Now to line up your distributor. Take the cap off and pull the distributor out a bit. Notice how it "walks" back as the gears disengage... eyeball how much it moved. Manually turn the rotor until it points to the #1 plug wire. Then turn it enough to reverse how much motion you eyeballed when taking it out. As you re-insert the distributor, you should see it turn such that the rotor is pointing to the #1 plug wire as the gears finish engaging. Set the distributor so that it's centered in the adjusting slot and tighten the nut just a little bit for now.

 

Remove the spark plugs and unplug the round electrical connector coming from the distributor. Let the starter spin the engine a few times to get the tensioner back in position.

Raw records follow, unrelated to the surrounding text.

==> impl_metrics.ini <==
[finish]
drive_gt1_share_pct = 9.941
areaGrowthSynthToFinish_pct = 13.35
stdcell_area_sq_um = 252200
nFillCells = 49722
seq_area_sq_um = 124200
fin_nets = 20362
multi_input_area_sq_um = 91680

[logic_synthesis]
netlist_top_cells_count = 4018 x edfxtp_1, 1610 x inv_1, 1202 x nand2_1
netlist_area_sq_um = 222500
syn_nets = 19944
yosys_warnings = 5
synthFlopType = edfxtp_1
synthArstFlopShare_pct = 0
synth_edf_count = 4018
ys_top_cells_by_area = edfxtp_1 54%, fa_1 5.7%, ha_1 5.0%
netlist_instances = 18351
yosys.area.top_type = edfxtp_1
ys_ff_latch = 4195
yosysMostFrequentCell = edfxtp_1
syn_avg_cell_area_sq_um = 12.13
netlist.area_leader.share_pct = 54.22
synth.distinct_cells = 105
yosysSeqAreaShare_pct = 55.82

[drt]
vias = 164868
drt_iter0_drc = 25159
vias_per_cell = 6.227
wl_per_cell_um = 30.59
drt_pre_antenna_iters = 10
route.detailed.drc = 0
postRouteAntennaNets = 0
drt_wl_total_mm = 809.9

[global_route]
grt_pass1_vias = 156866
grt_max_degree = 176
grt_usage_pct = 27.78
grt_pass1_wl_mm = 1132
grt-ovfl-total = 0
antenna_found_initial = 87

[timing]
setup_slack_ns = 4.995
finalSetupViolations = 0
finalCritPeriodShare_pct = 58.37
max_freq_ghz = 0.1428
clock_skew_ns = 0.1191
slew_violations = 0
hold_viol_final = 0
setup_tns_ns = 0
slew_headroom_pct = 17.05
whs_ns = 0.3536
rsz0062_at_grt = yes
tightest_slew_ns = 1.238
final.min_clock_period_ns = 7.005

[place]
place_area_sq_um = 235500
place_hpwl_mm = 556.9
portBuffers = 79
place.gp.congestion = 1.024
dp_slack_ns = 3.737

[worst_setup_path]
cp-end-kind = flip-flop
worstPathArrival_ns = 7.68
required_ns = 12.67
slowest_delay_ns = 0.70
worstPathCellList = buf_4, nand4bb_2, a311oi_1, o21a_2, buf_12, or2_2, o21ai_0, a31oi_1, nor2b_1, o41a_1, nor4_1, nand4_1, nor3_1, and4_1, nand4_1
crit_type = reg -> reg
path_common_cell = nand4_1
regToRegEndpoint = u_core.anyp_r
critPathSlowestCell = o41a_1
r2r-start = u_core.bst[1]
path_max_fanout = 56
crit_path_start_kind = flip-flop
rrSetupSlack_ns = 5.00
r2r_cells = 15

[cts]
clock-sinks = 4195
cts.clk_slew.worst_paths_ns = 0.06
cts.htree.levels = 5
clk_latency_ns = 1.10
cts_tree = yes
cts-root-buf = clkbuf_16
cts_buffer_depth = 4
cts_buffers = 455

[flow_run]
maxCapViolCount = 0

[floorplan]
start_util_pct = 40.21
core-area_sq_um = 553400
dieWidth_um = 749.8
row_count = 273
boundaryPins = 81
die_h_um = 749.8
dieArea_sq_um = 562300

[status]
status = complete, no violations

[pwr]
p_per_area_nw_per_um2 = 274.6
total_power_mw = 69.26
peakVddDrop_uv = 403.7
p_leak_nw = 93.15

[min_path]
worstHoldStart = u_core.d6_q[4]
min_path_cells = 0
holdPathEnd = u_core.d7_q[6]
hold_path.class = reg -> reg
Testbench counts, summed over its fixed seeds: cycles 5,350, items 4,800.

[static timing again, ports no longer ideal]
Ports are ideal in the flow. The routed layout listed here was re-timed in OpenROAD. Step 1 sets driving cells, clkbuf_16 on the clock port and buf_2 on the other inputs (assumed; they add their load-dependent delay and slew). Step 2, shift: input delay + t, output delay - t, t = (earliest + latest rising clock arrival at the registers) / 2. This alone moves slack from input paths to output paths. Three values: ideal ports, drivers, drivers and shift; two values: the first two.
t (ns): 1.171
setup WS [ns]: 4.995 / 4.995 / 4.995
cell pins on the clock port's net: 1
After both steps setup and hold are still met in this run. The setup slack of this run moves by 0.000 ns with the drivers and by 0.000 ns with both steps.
What follows belongs to an exercise in optimizing a design on an open flow for small area, a short achievable clock period and few clock cycles per item; a production flow would make more cautious choices.
Only simulation tests tie the RTL to the original design; equivalence was not proved.

==> flow/design.v <==
package peTypes;
  localparam int dataWidth = 8;
  localparam int bufferDepth = 256;
  localparam int addressWidth = 8;
  localparam int requesterCount = 4;
  localparam logic [addressWidth-1:0] outputBase = 8'd128;
  localparam logic [dataWidth-1:0] opPool = 8'd2;
  localparam logic [dataWidth-1:0] opRelu = 8'd3;
  localparam int inputCredits = 2;
  localparam int outputCredits = 4;
  localparam logic signed [dataWidth-1:0] mostNegative = 8'sh80;
  typedef struct packed {
    logic valid;
    logic [dataWidth-1:0] data;
  } streamByte;
  typedef struct packed {
    logic valid;
    logic write;
    logic [addressWidth-1:0] address;
    logic [dataWidth-1:0] data;
  } bufferRequest;
  typedef struct packed {
    logic [7:0] opcode;
    logic [7:0] channels;
    logic [7:0] outRows;
    logic [7:0] outCols;
    logic [7:0] windowRows;
    logic [7:0] windowCols;
    logic [7:0] rowStride;
    logic [7:0] colStride;
    logic [15:0] inRows;
    logic [15:0] inCols;
    logic [15:0] inputSize;
    logic [15:0] outputSize;
  } layerConfig;
endpackage
Source: an optimization exercise on an open RTL-to-GDS flow (aim: small area, a short achievable clock period and few clock cycles). Production flows keep margins and buffers that such runs may drop. RTL that was checked went through simulation tests only; none was proved equivalent to the original. Power is estimated from default activity; no workload was simulated.

// mac_acc_array
module mac_acc_array #(
    parameter int DW    = mac_pkg::MAC_DW,
    parameter int LANES = 8,
    parameter int ACCW  = 2 * DW + 8
) (
    input  logic                  clk,
    input  logic                  rst_n,
    input  logic                  in_valid,
    output logic                  in_ready,
    input  logic [LANES*DW-1:0]   A,
    input  logic [LANES*DW-1:0]   W,
    input  logic                  Asigned,
    input  logic                  Wsigned,
    input  logic                  acc_clr,
    input  logic                  acc_last,
    output logic                  out_valid,
    input  logic                  out_ready,
    output logic [LANES*ACCW-1:0] Q,
    output logic [LANES-1:0]      ovf
);
    logic take;
    logic v1;
    logic last1;
    logic in_burst;
    logic clr;
    logic blk;
    assign in_ready = !blk && (!out_valid || out_ready);
    assign take     = in_valid && !(v1 && last1) && (!out_valid || out_ready);
    assign clr = take && (acc_clr || !(v1 || in_burst));
    always_ff @(posedge clk or negedge rst_n) begin
        if (!rst_n) begin
            v1        <= 1'b0;
            blk       <= 1'b0;
            in_burst  <= 1'b0;
            out_valid <= 1'b0;
        end else begin
            v1        <= take;
            blk       <= take && acc_last;
            out_valid <= (v1 && last1) || (out_valid && !out_ready);
  ...
==> flow/config.mk <==
export PLATFORM = sky130hd
export DESIGN_NAME = mac_acc_array
export DESIGN_NICKNAME = mac_acc_array
export VERILOG_FILES = /design/flow/design.v
export SDC_FILE = /design/flow/constraint.sdc
export NUM_CORES = 4
export LEC_CHECK = 0
export CAP_MARGIN = 20
export CORE_MARGIN = 2
export CORE_UTILIZATION = 40
export SETUP_SLACK_MARGIN = 2.1
export SLEW_MARGIN = 20
==> flow/constraint.sdc <==
create_clock -name core_clock -period 5.6 [get_ports {clk}]
set_input_delay 1.1200 -clock core_clock [delete_from_list [all_inputs] [get_ports {clk}]]
set_output_delay 1.1200 -clock core_clock [all_outputs]
set_load 0.01 [all_outputs]
standard.sh (not shown) runs the stock make flow with config.mk's settings and CLKGATE_MAP_FILE= SYNTH_SCRIPT=/design/flow/synth_recipe.tcl, a recipe that flattens the netlist after the stock synthesis.
==> flow/flow/run.sh <==
#!/bin/bash
# Own layout flow: the standard flow with two changes.
#  1. After the standard synthesis, full-adder cells are rewired to their
#     complemented inputs/outputs where that removes inverters
#     (fa_polarity.py; same logic function, same registers).
#  2. Ports are buffered with a small buffer instead of the default delay cell.
# Each tool's output goes to a log file of its own in the work folder.
set -euo pipefail
W=$(pwd)
R=$W/orfs/results/$FLOW_PLATFORM/mac_acc_array/base
bash standard.sh "$R/1_2_yosys.v" > "$W/flow_synth.log" 2>&1
cp "$R/1_2_yosys.v" "$W/1_2_yosys.standard.v"
python3 "$W/flow/fa_polarity.py" "$W/1_2_yosys.standard.v" "$R/1_2_yosys.v" > "$W/flow_fa_polarity.log" 2>&1
touch "$R/1_2_yosys.v" "$R/1_2_yosys.sdc"
BUFFER_PORTS_ARGS="-buffer_cell ${PORT_BUFFER:-sky130_fd_sc_hd__buf_1}" \
  bash standard.sh finish > "$W/flow_layout.log" 2>&1
Other scripts of this flow, unchanged in this note and not shown: flow/flow/fa_polarity.py
Testbench counts at the start, summed over its fixed seeds: cycles 32,255.
Next try:
--- a/flow/design.v
+++ b/flow/design.v
@@ -249,40 +249,37 @@
     assign cy[10] = gk3_10;
     assign cy[11] = gk3_11;
     assign cy[12] = gk3_12;
     assign cy[13] = gk3_13;
     assign cy[14] = gk3_14;
     assign cy[15] = gk3_15;
     assign t = p ^ {cy[14:0], 1'b0};
-    logic [7:0]  hi, hi_up, hi_dn, hi_nx;
+    logic [7:0]  hi, hi_nx;
     logic [1:0]  u0;
-    logic        is_max, is_min, dn0, dn1, up0, up1, sel_dn, sel_up, pos, neg;
+    logic        is_max, is_min, dn0, dn1, up0, up1;
+    logic        inc, dec, pos, neg, keep, zero, ones;
     assign hi     = q[23:16];
     assign is_max = hi == 8'h7f;
     assign is_min = hi == 8'h80;
-    assign hi_up  = is_max ? 8'h7f : hi + 8'd1;
-    assign hi_dn  = is_min ? 8'h80 : hi - 8'd1;
     assign u0     = x[17:16] + y[17:16];
     assign dn0    = u0 == 2'b11;
     assign dn1    = u0 == 2'b10;
     assign up0    = u0 == 2'b01;
     assign up1    = u0 == 2'b00;
-    assign sel_dn = cy[15] ? dn1 : dn0;
-    assign sel_up = cy[15] ? up1 : up0;
-    assign hi_nx  = ({8{sel_dn}} & hi_dn) | ({8{sel_up}} & hi_up) | ({8{!(sel_dn || sel_up)}} & hi);
-    assign pos    = sel_up && is_max;
-    assign neg    = sel_dn && is_min;
+    assign inc    = cy[15] ? up1 && !is_max : up0 && !is_max;
+    assign dec    = cy[15] ? dn1 && !is_min : dn0 && !is_min;
+    assign pos    = cy[15] ? up1 && is_max : up0 && is_max;
+    assign neg    = cy[15] ? dn1 && is_min : dn0 && is_min;
+    assign keep   = !(inc || dec || clr);
+    assign hi_nx  = ({8{inc && !clr}} & (hi + 8'd1)) | ({8{dec && !clr}} & (hi - 8'd1)) | ({8{keep}} & hi);
+    assign zero   = neg || clr;
+    assign ones   = pos && !clr;
     always_ff @(posedge clk) begin
-        if (clr) begin
-            q   <= '0;
-            ovf <= 1'b0;
-        end else begin
-            q   <= {hi_nx, (t & ~{16{neg}}) | {16{pos}}};
-            ovf <= ovf | pos | neg;
-        end
+        q   <= {hi_nx, (t & ~{16{zero}}) | {16{ones}}};
+        ovf <= !clr && (ovf || pos || neg);
     end
 endmodule
 module mac_acc_array #(
     parameter int DW    = mac_pkg::MAC_DW,
     parameter int LANES = 8,
     parameter int ACCW  = 2 * DW + 8
 ) (
Effect:
- global-route usage is about the same
- wire length drops by 4.0%
- via count drops by 3.2%
- cell count went down by 3.6%
- design area went down by 2.5%
- critical path depth goes up by 2
- total power decreases by 4.6%
- die area shrinks by 2.4%
- area after synthesis went down by 2.4%
- worst hold slack is worse by 0.0040 ns
Testbench counts after the change, summed over its fixed seeds: cycles 32,255.

## cedar
RTL: one of the versions met above, not the one the previous note started from.
For scale: about 3300 cells after synthesis, roughly 340 I/O pins, about 32000 sq um of cells after synthesis.
clock: 5.6 ns
lec_check: 0
cap_margin: 20
core_margin: 2
core_utilization: 40
setup_slack_margin: 2.3
slew_margin: 20
Scripts as last shown in full above: flow/flow/run.sh
Other scripts of this flow, unchanged in this note and not shown: flow/flow/fa_polarity.py
Testbench counts of cedar, summed over its fixed seeds: cycles 32,255.
#### Input delta (xenon over cedar)
diff --git a/flow/design.v b/flow/design.v
--- a/flow/design.v
+++ b/flow/design.v
@@ -248,39 +248,42 @@
     assign cy[9] = gk3_9;
     assign cy[10] = gk3_10;
     assign cy[11] = gk3_11;
     assign cy[12] = gk3_12;
     assign cy[13] = gk3_13;
     assign cy[14] = gk3_14;
     assign cy[15] = gk3_15;
     assign t = p ^ {cy[14:0], 1'b0};
-    logic [7:0]  hi, hi_nx;
+    logic [7:0]  hi, hi_up, hi_dn, hi_nx;
     logic [1:0]  u0;
-    logic        is_max, is_min, dn0, dn1, up0, up1;
-    logic        inc, dec, pos, neg, keep, zero, ones;
+    logic        is_max, is_min, dn0, dn1, up0, up1, sel_dn, sel_up, pos, neg;
     assign hi     = q[23:16];
     assign is_max = hi == 8'h7f;
     assign is_min = hi == 8'h80;
+    assign hi_up  = is_max ? 8'h7f : hi + 8'd1;
+    assign hi_dn  = is_min ? 8'h80 : hi - 8'd1;
     assign u0     = x[17:16] + y[17:16];
     assign dn0    = u0 == 2'b11;
     assign dn1    = u0 == 2'b10;
     assign up0    = u0 == 2'b01;
     assign up1    = u0 == 2'b00;
-    assign inc    = cy[15] ? up1 && !is_max : up0 && !is_max;
-    assign dec    = cy[15] ? dn1 && !is_min : dn0 && !is_min;
-    assign pos    = cy[15] ? up1 && is_max : up0 && is_max;
-    assign neg    = cy[15] ? dn1 && is_min : dn0 && is_min;
-    assign keep   = !(inc || dec || clr);
-    assign hi_nx  = ({8{inc && !clr}} & (hi + 8'd1)) | ({8{dec && !clr}} & (hi - 8'd1)) | ({8{keep}} & hi);
-    assign zero   = neg || clr;
-    assign ones   = pos && !clr;
+    assign sel_dn = cy[15] ? dn1 : dn0;
+    assign sel_up = cy[15] ? up1 : up0;
+    assign hi_nx  = sel_dn ? hi_dn : sel_up ? hi_up : hi;
+    assign pos    = sel_up && is_max;
+    assign neg    = sel_dn && is_min;
     always_ff @(posedge clk) begin
-        q   <= {hi_nx, (t & ~{16{zero}}) | {16{ones}}};
-        ovf <= !clr && (ovf || pos || neg);
+        if (clr) begin
+            q   <= '0;
+            ovf <= 1'b0;
+        end else begin
+            q   <= {hi_nx, (t & ~{16{neg}}) | {16{pos}}};
+            ovf <= ovf | pos | neg;
+        end
     end
 endmodule
 module mac_acc_array #(
     parameter int DW    = mac_pkg::MAC_DW,
     parameter int LANES = 8,
     parameter int ACCW  = 2 * DW + 8
 ) (
     input  logic                  clk,
Notes after the runs:
Against cedar as the reference, xenon delivers a higher final cell count.
Of the two candidates, cedar has the better hold slack and xenon the worse one.
Across both runs, combined buffer and inverter count along the critical path was higher for xenon than for cedar.
Comparing xenon and cedar, the higher cell depth of the worst flop-to-flop path is on xenon.
Relative to cedar, the register area of xenon is higher by about 0.34%.
Re final weighted congestion in routability-driven placement: xenon is 1.7% down on cedar.
xenon vs cedar: number of clock buffers in the layout down
xenon: fraction of area in registers is 1.9 points lower than what cedar reported.
When xenon is set beside cedar, its final critical delay including setup and external delays turns out to be 0.18 ns larger.
NOTE: final period utilization in xenon exceeds that of cedar
In xenon relative to cedar, die extent in x had gone up by a few percent.
Netlist area before placement was higher in xenon than in cedar.
Compared with cedar, xenon shows a area of the core that is 3500 sq um higher.
The RTL of xenon was laid out without a check of its function.

[re-timing with driven ports]
In the flow no input, the clock included, has a driving cell. The finished layouts below were timed again as built, in two steps.
Step 1, drivers: a clkbuf_16 drives clk and a buf_2 each remaining input, both assumed.
Step 2 times the ports against the registers' clock, not the clock port: input delays grow and output delays shrink by t, the midpoint of the rising clock arrivals with the driver on.
a / b / c = no drivers / after step 1 / after step 2; a / b = the first two.
run	t (ns)	slack for setup (ns)	worst setup path at the end	worst register clock-pin slew, ns	pins driven straight from the clock port
the first run of note 1	0.649	2.165 / 2.197 / 1.548	input to register	0.06 / 0.06	1
the second run of note 1	0.657	2.221 / 2.206 / 1.550	input to register	0.07 / 0.07	1
cedar	0.674	2.257 / 2.257 / 1.615	input to register	0.06 / 0.06	1
xenon	0.679	2.077 / 2.077 / 1.635	input to register	0.07 / 0.07	1
After both steps every run listed still meets setup and hold. The setup slack of the second run of note 1, which loses most, moves by -0.015 ns with the drivers and by -0.671 ns with both steps.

Then manually turn it to 0 deg on the crankshaft again and double-check your 12 o'clock pin. (or, if it's 6 o'clock, turn the crank one full turn...) Check your distributor is still pointing to #1 wire. If all is okay, plug the connector and spark plugs back in and try it out. When it warms up, adjust the distributor timing to 10 deg BTDC with a timing light and then tighten the nut.

 

Note: if you have to move the timing chain much, there is a good chance your balance shaft chain is now out of sync. If you still have balance shafts that is. You'll know if the engine runs properly but is vibrating. If that's the case, your only option is to open up the front of the engine and manually set both chains using the plated links as described in the manuals. This is a bit of work.

 

 

Tip from kev:

...timing the engine, position your #1 cylinder at TDC and then orient your cam so that the roll pin in the cam gear is facing 12:00 (towards the sky). Install your head (you may have to turn your camshaft so that the hole in the end of the cam is also facing 12:00) and bolt on the chain. You engine will be timed at TDC now. All you have to do is install the distributer. I usually use trial and error to align the rotor to the #1 plug wire on the cap. If I remember correctly, the rotor point will face at about 10:00.